Exactly how to improve children’s services to attempt to reduce kidney scarring would stimulate much debate, but I believe that positive efforts should be made to do this. Mislabelling most cases of acquired scarring as being congenital will hamper progress by incorrectly removing incentives. Guidelines, such as the NICE ones [24], that are grounded in the concept that little positive can be done to prevent scarring, and that minimise their sequelae, are not helpful. It is hard to see how their advice to rely on urine stick testing in some children, to not refer most children until they have had at least two UTIs, and to rely on ultrasound imaging in most children (thereby missing approximately half the scars) will help, though it will certainly save money in the short term. Proposals need to be developed that investigate children believed to be at the highest risk of scarring, rather than applying rigidly prescriptive guidelines to all, but the evidence that will allow us to identify these groups safely has not yet been established [39]. Registries of children presenting with renal failure contain a high proportion with high-grade VUR (III and above) [40], and follow-up studies of children with high-grade VUR demonstrate a high rate of progression to renal failure in early adult life [41].

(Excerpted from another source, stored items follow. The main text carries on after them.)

**config.mk**
```make
export PLATFORM = sky130hd
export DESIGN_NAME = mem_wb_stage
export DESIGN_NICKNAME = d
export VERILOG_FILES = /design/src/rtl/rv32i_types.sv /design/src/rtl/mem_wb_stage_load_aligner.sv /design/src/rtl/mem_wb_stage.sv
export SDC_FILE = /design/constraint.sdc
export NUM_CORES = 1
export LEC_CHECK = 0
export CORE_AREA = 2 2 185 187
export CTS_BUF_LIST = sky130_fd_sc_hd__clkbuf_16
export CTS_CLUSTER_SIZE = 16
export DETAILED_ROUTE_END_ITERATION = 8
export DIE_AREA = 0 0 187 189
export PLACE_DENSITY = 0.67
export SYNTH_ARGS = -nofsm -noshare
export SYNTH_HDL_FRONTEND = slang
export SYNTH_SLANG_ARGS = --single-unit
```
**constraint.sdc**
```tcl
create_clock -name clk -period 5.8 [get_ports clk]
set_clock_uncertainty 0.1 [all_clocks]
set_input_delay 1.16 -clock clk [delete_from_list [all_inputs] [get_ports clk]]
set_output_delay 1.16 -clock clk [all_outputs]
set_load 0.03 [all_outputs]
```
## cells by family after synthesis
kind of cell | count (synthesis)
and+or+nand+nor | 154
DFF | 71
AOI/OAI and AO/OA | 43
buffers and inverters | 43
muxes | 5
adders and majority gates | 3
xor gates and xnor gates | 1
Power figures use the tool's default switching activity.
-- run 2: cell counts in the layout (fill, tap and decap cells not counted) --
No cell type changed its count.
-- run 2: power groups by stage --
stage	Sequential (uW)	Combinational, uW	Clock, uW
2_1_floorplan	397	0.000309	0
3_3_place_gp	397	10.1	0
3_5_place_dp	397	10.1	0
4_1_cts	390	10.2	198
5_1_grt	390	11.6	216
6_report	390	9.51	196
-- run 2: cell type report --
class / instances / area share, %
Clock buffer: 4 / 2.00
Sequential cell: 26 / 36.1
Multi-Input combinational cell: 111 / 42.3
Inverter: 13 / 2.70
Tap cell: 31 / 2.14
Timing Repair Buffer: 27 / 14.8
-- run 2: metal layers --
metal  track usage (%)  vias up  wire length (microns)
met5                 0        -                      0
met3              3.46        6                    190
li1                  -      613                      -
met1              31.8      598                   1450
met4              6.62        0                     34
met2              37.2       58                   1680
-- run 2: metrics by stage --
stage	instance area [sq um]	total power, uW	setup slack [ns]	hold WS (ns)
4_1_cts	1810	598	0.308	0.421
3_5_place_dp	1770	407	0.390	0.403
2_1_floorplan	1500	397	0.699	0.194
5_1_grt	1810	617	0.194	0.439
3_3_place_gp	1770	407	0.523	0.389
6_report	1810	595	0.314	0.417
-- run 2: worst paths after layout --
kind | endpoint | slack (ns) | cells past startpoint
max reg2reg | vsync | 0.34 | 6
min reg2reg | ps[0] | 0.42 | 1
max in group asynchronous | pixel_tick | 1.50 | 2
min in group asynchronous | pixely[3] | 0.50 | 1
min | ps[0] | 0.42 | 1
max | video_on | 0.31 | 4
### config.mk
export PLATFORM = sky130hd
export DESIGN_NAME = vga_pixel_fetch_flat
export DESIGN_NICKNAME = d
export VERILOG_FILES = /design/src/rtl/vga_pixel_fetch_if.sv /design/src/rtl/vga_pixel_fetch.sv /design/src/flat_wrapper.sv
export SDC_FILE = /design/constraint.sdc
export NUM_CORES = 1
export LEC_CHECK = 0
export CORE_MARGIN = 2
export CORE_UTILIZATION = 34
export DETAILED_ROUTE_END_ITERATION = 16
export PLACE_DENSITY_LB_ADDON = 0.1
export SYNTH_ARGS = -nofsm -noshare
export SYNTH_HDL_FRONTEND = slang
export SYNTH_SLANG_ARGS = --single-unit
### constraint.sdc
create_clock -name clk -period 2 [get_ports clk]
set_input_delay 0.4 -clock clk [delete_from_list [all_inputs] [get_ports clk]]
set_output_delay 0.4 -clock clk [all_outputs]
set_load 0.1 [all_outputs]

The real long-term data are best established not from small follow-up studies, but from our looking at the sequelae in adults, which are out there to be seen. In most kidney transplant programmes, approximately 10% to 15% of transplantations are performed because of pyelonephritis, i.e. the end result of childhood reflux nephropathy. In the north-east of England, one transplantation is performed every month for pyelonephritis, and many more people survive on dialysis, costing £4,000,000 annually [33]. Most of these adults will have had their scarring initiated by an ordinary (i.e. slow) response to their UTI when they were under the age of 4 years. Prevention is always better than cure. We must not lose the opportunity to prevent future renal failure simply because it would involve a more thorough, careful, and probably tedious, approach to looking after large numbers of children with UTIs.

In summary, I believe it may be possible to reduce the rate and extent of renal scarring in future by altering our approach to infant and childhood UTIs, with more prompt diagnosis and treatment and an awareness of the potential hazard that having VUR may cause in this setting. The hope is, that by doing this, we will reduce the numbers of adults with hypertension and renal failure in the next generation of adults.